═══ RECORDS FOR THIS EXERCISE
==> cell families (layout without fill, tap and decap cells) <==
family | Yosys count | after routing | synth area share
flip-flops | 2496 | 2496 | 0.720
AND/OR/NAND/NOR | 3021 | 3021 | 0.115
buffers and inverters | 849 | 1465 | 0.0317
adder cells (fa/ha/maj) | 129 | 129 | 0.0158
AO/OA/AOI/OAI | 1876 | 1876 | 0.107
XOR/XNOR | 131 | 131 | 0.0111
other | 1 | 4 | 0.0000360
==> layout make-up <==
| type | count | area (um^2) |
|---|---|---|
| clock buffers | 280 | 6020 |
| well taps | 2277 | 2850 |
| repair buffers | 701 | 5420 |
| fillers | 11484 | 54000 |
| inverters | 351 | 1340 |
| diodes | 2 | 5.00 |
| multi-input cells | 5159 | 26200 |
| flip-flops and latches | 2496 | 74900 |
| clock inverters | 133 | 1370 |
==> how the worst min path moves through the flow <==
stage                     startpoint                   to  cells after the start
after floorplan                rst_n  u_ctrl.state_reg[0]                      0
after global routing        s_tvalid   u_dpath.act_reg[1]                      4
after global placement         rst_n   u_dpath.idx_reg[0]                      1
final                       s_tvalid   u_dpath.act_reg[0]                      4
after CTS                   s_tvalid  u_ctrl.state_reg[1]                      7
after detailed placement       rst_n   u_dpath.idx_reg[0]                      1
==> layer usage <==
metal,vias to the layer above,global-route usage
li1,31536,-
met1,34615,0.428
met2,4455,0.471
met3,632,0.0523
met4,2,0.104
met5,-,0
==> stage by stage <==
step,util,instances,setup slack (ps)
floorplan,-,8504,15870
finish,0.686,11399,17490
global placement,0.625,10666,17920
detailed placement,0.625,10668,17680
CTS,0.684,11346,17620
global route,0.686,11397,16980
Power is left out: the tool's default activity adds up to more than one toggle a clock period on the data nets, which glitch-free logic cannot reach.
══════
* ASSIGNMENT
Nothing but the lines from the one containing "global placement,0.625,10666,17920" to the end of the entries belongs in the answer, and each must match exactly.

* EXERCISE RESULT
global placement,0.625,10666,17920
detailed placement,0.625,10668,17680
CTS,0.684,11346,17620
global route,0.686,11397,16980
Power is left out: the tool's default activity adds up to more than one toggle a clock period on the data nets, which glitch-free logic cannot reach.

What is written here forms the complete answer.